It is a fallacy, a piece of ignorant fluff, that says there can be no love between a man and a man, or a woman and a woman. Besides the knowledge that sons love fathers and daughters love mothers, the simple fact remains that our essence, our soul if you will, is not a function of the shell we inhabit. Our personality, our fears, our drives, our emotions, may be connected to our physical form through the mechanisms of biology and evolution, but they are not us. If it's true that an immortal soul can be brought into existence with our birth, then how can that self-same soul be made a slave to a physical form it had no knowledge of? No. We are not a product of our gender, any more than we are a product of our skin color, or the God we do -- or do not -- worship. These things are are mere affectations, fleetingly attached to our true selves for the few years we stumble across the stage before the world.
Marriage is another affectation, a convenience and creation of men. It exists to bind together in law and dogma two people, and throughout history it was mostly a man and a woman. It was a means to an end, a justification for and celebration of misogyny, a binding of a woman in subservience to a man, a completion of a deal for passing a woman from one man (her father) to another man (her husband). Called a sacrament and draped in sanctity, it might be celebrated as one of the defining moments of a person's life, and, indeed, there is much to be said for declaring that one person is enough for you for your eternity on Earth, but we can never forget from whence it came, and call into question just how spiritually liberating the practice known as marriage is... until now.

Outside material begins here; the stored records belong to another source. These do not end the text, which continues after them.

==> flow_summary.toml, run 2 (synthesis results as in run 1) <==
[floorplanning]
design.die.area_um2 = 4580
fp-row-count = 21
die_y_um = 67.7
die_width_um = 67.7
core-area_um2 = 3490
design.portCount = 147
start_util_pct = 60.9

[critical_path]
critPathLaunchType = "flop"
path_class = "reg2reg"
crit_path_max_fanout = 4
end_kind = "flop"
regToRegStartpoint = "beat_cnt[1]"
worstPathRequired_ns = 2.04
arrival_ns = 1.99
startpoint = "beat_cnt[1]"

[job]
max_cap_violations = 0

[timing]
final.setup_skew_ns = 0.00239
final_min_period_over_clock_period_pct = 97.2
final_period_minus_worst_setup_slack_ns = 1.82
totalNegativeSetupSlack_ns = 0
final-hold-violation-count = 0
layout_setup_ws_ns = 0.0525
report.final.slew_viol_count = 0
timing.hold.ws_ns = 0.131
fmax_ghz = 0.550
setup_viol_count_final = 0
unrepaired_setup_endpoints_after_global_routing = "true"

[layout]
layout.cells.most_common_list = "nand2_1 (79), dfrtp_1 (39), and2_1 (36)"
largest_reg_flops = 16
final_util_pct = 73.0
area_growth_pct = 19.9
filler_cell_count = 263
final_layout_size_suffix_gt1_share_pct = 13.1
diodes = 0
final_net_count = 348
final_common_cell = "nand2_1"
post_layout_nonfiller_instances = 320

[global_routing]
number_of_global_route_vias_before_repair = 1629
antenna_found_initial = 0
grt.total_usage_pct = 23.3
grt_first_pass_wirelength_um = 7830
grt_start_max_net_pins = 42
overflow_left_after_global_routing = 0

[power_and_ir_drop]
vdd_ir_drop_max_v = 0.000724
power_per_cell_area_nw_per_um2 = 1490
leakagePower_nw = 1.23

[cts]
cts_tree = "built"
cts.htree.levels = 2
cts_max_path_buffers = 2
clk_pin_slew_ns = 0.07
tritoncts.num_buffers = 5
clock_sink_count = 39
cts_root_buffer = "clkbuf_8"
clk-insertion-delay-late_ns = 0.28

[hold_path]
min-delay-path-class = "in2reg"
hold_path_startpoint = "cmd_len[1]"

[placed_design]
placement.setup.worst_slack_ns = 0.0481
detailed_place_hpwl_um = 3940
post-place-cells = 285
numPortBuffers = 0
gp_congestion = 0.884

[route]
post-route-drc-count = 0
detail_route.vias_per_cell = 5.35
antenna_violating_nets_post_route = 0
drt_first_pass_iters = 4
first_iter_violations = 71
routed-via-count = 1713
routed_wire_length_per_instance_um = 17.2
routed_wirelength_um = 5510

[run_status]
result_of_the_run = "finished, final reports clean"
**src/rtl/speed_controller.sv**
```systemverilog
// Game speed controller: converts pedal levels into a saturating speed,
// applies a timed crash penalty, and accumulates travelled distance.
module speed_controller #(
  parameter int unsigned MAX_SPEED     = 20,
  parameter int unsigned RESTART_SPEED = 2,
  parameter int unsigned ACCEL_FRAMES  = 4,
  parameter int unsigned DECEL_FRAMES  = 2,
  parameter int unsigned COAST_FRAMES  = 8,
  parameter int unsigned CRASH_FRAMES  = 60
) (
  input  logic        clk,
  input  logic        resetN,
  input  logic        startOfFrame,
  input  logic        startGame,
  input  logic        accelerate,
  input  logic        brake,
  input  logic        collision,
  input  logic        gameOver,
  output logic [4:0]  speed,
  output logic        crashActive,
  output logic [15:0] distance
);

  localparam int unsigned PMAX_AD = (ACCEL_FRAMES > DECEL_FRAMES) ? ACCEL_FRAMES : DECEL_FRAMES;
  localparam int unsigned PMAX    = (PMAX_AD > COAST_FRAMES) ? PMAX_AD : COAST_FRAMES;
  localparam int unsigned CNT_W   = (PMAX < 1) ? 1 : $clog2(PMAX + 1);
  localparam int unsigned CR_W    = (CRASH_FRAMES < 1) ? 1 : $clog2(CRASH_FRAMES + 1);

  localparam logic [4:0]       MAX_S     = 5'(MAX_SPEED);
  localparam logic [4:0]       RESTART_S = 5'(RESTART_SPEED);
  localparam logic [CNT_W-1:0] ACCEL_P   = CNT_W'(ACCEL_FRAMES);
  localparam logic [CNT_W-1:0] DECEL_P   = CNT_W'(DECEL_FRAMES);
  localparam logic [CNT_W-1:0] COAST_P   = CNT_W'(COAST_FRAMES);
  localparam logic [CR_W-1:0]  CRASH_P   = CR_W'(CRASH_FRAMES);

  typedef enum logic [1:0] {IDLE_ST, RUN_ST, CRASH_ST, OVER_ST} state_t;
  typedef enum logic [1:0] {COAST_M, ACCEL_M, BRAKE_M} mode_t;

  state_t           state_q;
  mode_t            prev_q;
  logic [CNT_W-1:0] cnt_q;
  logic [CR_W-1:0]  crash_cnt_q;
  logic [4:0]       speed_q;
  logic             crash_q;
  logic [15:0]      dist_q;

  mode_t            mode_d;
  logic [CNT_W-1:0] cnt_d;
  logic [CNT_W-1:0] period_d;
  logic             step_d;
  logic [4:0]       speed_step_d;
  logic [16:0]      dist_sum_d;
  logic [15:0]      dist_d;
  logic [CR_W-1:0]  crash_cnt_d;

  // Per-frame pedal evaluation: mode, step counter, stepped speed and distance.
  always_comb begin
    mode_d = COAST_M;
    if (brake) begin
      mode_d = BRAKE_M;
    end else if (accelerate) begin
      mode_d = ACCEL_M;
    end

    cnt_d = (mode_d != prev_q) ? CNT_W'(1) : cnt_q + CNT_W'(1);

    case (mode_d)
      ACCEL_M: period_d = ACCEL_P;
      BRAKE_M: period_d = DECEL_P;
      default: period_d = COAST_P;
    endcase
    step_d = (cnt_d == period_d);

    speed_step_d = speed_q;
    if (mode_d == ACCEL_M) begin
      if (speed_q < MAX_S) speed_step_d = speed_q + 5'd1;
    end else begin
      if (speed_q != '0) speed_step_d = speed_q - 5'd1;
    end

    // Distance accumulates the speed held before this frame's step.
    dist_sum_d  = {1'b0, dist_q} + {12'd0, speed_q};
    dist_d      = dist_sum_d[16] ? '1 : dist_sum_d[15:0];
    crash_cnt_d = crash_cnt_q + CR_W'(1);
  end

  // Main FSM with registered outputs; priority gameOver > collision > startGame > frame.
  always_ff @(posedge clk or negedge resetN) begin
    if (!resetN) begin
      state_q     <= IDLE_ST;
      prev_q      <= COAST_M;
      cnt_q       <= '0;
      crash_cnt_q <= '0;
      speed_q     <= '0;
      crash_q     <= 1'b0;
      dist_q      <= '0;
    end else if (gameOver && state_q != IDLE_ST) begin
      state_q <= OVER_ST;
      speed_q <= '0;
      crash_q <= 1'b0;
    end else if (!gameOver) begin
      case (state_q)
        IDLE_ST, OVER_ST: begin
          if (startGame) begin
            state_q     <= RUN_ST;
            speed_q     <= RESTART_S;
            dist_q      <= '0;
            cnt_q       <= '0;
            crash_cnt_q <= '0;
            prev_q      <= COAST_M;
            crash_q     <= 1'b0;
          end
        end
        RUN_ST: begin
          if (collision) begin
            state_q     <= CRASH_ST;
            speed_q     <= '0;
            crash_q     <= 1'b1;
            crash_cnt_q <= '0;
          end else if (startOfFrame) begin
            prev_q <= mode_d;
            dist_q <= dist_d;
            if (step_d) begin
              speed_q <= speed_step_d;
              cnt_q   <= '0;
            end else begin
              cnt_q   <= cnt_d;
            end
          end
        end
        CRASH_ST: begin
          if (startOfFrame) begin
            if (crash_cnt_d == CRASH_P) begin
              state_q     <= RUN_ST;
              speed_q     <= RESTART_S;
              crash_q     <= 1'b0;
              cnt_q       <= '0;
              prev_q      <= COAST_M;
              crash_cnt_q <= '0;
            end else begin
              crash_cnt_q <= crash_cnt_d;
            end
          end
        end
        default: state_q <= IDLE_ST;
      endcase
    end
  end

  assign speed       = speed_q;
  assign crashActive = crash_q;
  assign distance    = dist_q;

endmodule

```
**config.mk**
```make
export PLATFORM = sky130hd
export DESIGN_NAME = speed_controller
export DESIGN_NICKNAME = d
export VERILOG_FILES = /design/src/rtl/speed_controller.sv
export SDC_FILE = /design/constraint.sdc
export NUM_CORES = 1
export LEC_CHECK = 0
export CAP_MARGIN = 5
export CORE_ASPECT_RATIO = 0.8
export CORE_MARGIN = 10
export CORE_UTILIZATION = 59
export DETAILED_ROUTE_END_ITERATION = 8
export GPL_ROUTABILITY_DRIVEN = 1
export PLACE_DENSITY = 0.84
export SYNTH_ARGS = -nofsm -noshare
export SYNTH_HDL_FRONTEND = slang
export SYNTH_SLANG_ARGS = --single-unit
```
**constraint.sdc**
```tcl
create_clock -name clk -period 4.44 [get_ports clk]
set_input_delay 0.888 -clock clk [delete_from_list [all_inputs] [get_ports clk]]
set_output_delay 0.888 -clock clk [all_outputs]
set_load 0.02 [all_outputs]
```
Yosys cells after proc, flatten, opt, wreduce, memory -nomap -nowiden
Index checks and enable logic that the tools add are counted.
Cells by class
  add/subtract/negate cells: 5
  order comparisons: 1
  eq/ne operators: 23
  multiplexer cells: 53
  bitwise operators: 2
  reductions and logical operators: 11
Operator list (number)
  2-to-1 mux 16 bit: 4
  2-to-1 mux 5 bit: 11
  one-hot mux 16 bit (2 select lines): 1
  2-to-1 mux 4 bit: 7
  2-to-1 mux 2 bit: 12
  2-to-1 mux 6 bit: 4
  one-hot mux 6 bit (3 select lines): 1
  adder 16 x 5 -> 17 bit: 1
  one-hot mux 5 bit (3 select lines): 1
  != test 2 bit, second input constant: 6
  != test 3 bit, second input constant: 4
  one-hot mux 2 bit (3 select lines): 2
  one-hot mux 4 bit (3 select lines): 1
  != test 5 bit, second input constant: 2
  AND reduction 5 bit: 2
  != test 4 bit, second input constant: 2
  one-hot mux 4 bit (2 select lines): 1
  AND reduction 8 bit: 1
  2-to-1 mux 1 bit: 7
  AND reduction 7 bit: 1
  adder 6 x 1 -> 6 bit, second input constant: 1
  == test 2 bit, second input constant: 3
  == test 6 bit, second input constant: 1
  AND reduction 6 bit: 1
  other kinds (15): 18
Storage, ports and cells
  register bits after elaboration: 36
  input port bits: 8
  output and inout port bits: 22
  logic and storage cells: 102

Logic depth before layout (Yosys ltp)
  depth in word-level cells: 11
  mapped depth: 8
  depth with buffers taken out: 8

Least setup slack after synthesis
Ideal clock, no wire load.
  path type: input -> register
  from: input port brake
  to: register speed_q[4], in the netlist speed[4]
  setup time: 0.129 ns
  arrival time: 2.328 ns
  data required time: 4.311 ns
  setup slack: 1.983 ns
  cell stages on the path: 8
  buffers on the path: 0
  cell sequence: nand2b_1 > fa_1 > a21o_1 > a21oi_1 > xnor2_1 > nand2_1 > o211ai_1 > nand3_1
Between the ends
  cells in the longest elaborated chain, start to end: 9
  elaborated cells on any way between the ends: 18
  classes of those cells: eq/ne (7); mux (10); reduce/logical (1)
RTL lines
  start: declaration: RTL line 16  | input logic brake,
  2-to-1 mux 2 bit (*): RTL line 59  | if (brake) begin
  == test 2 x 1 -> 1 bit: RTL line 67, 75
  2-to-1 mux 5 bit: RTL line 75  | if (mode_d == ACCEL_M) begin
  2-to-1 mux 5 bit: RTL line 123  | if (step_d) begin
  2-to-1 mux 5 bit: RTL line 120  | end else if (startOfFrame) begin
  2-to-1 mux 5 bit: RTL line 115  | if (collision) begin
  one-hot mux 5 bit (3 select lines): RTL line 102  | case (state_q)
  2-to-1 mux 5 bit: RTL line 101  | end else if (!gameOver) begin
  2-to-1 mux 5 bit: RTL line 97  | end else if (gameOver && state_q != IDLE_ST) begin
  end signal: assignment: RTL line 124  | speed_q <= speed_step_d;
  end: declaration: RTL line 43  | logic [4:0] speed_q;
Mark *: on every way between the ends. The rest lies on a longest branch, timed or not. The select of a mux whose other input is x is not followed.
A chain may end at the register's enable or synchronous reset.

Final worst setup path
  from: input port accelerate
  to: register speed_q[4], in the netlist speed[4]
Between the ends
  cells in the longest elaborated chain, start to end: 10
  elaborated cells on any way between the ends: 19
  classes of those cells: eq/ne (7); mux (11); reduce/logical (1)
RTL lines
  start: declaration: RTL line 15  | input logic accelerate,
  2-to-1 mux 1 bit (*): RTL line 61  | end else if (accelerate) begin
  2-to-1 mux 2 bit (*): RTL line 59
  == test 2 x 1 -> 1 bit: RTL line 67, 75
  2-to-1 mux 5 bit: RTL line 75
  2-to-1 mux 5 bit: RTL line 123
  2-to-1 mux 5 bit: RTL line 120
  2-to-1 mux 5 bit: RTL line 115
  one-hot mux 5 bit (3 select lines): RTL line 102
  2-to-1 mux 5 bit: RTL line 101
  2-to-1 mux 5 bit: RTL line 97
Marks and branches as above.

Now, with the pursuit of equality for all Americans, outlined in the continued advance of the right to same-sex marriage, this old, stilted, and somewhat bedraggled ceremony is gaining a new birth of sanctity. For when we declare, triumphantly, that it matters not what form two human beings take, that they love and commit to each other "forever," we breathe new life into vows to love, honor, and cherish, and we admit that our knowledge of the world extends much further than it did when our ancestors first brought the practice into being.
There are those who rail against this new birth, guardians of "sacred" dogma, clinging to a past long surpassed by the forward flow of humanity over the face of this planet and into the black sky above. Our capacity for reason and knowledge tells us that there is no shame in faith, save where that faith seeks to invalidate truth or impose itself on others. In this case, truth is not easily dismissed. To allow the decrepitude of a paternalistic, bigoted past to live within the human milieu is to willingly carry a cancer that will continue to threaten the health of us all. Let no person be denigrated for their belief, save that we hold forth some pity for them, that they cannot see the forest for the trees. In the inevitability of human evolution, there will be those left behind, and they will mark dying branches on our family tree.
They said that a man and a woman of different religions could not marry, that it would destroy us -- they were wrong. They said that a man and a woman of different races could not marry, that it would destroy us -- they were wrong. They say now that a man cannot marry a man, nor woman marry a woman, that it will destroy us -- they are most definitely, wrong.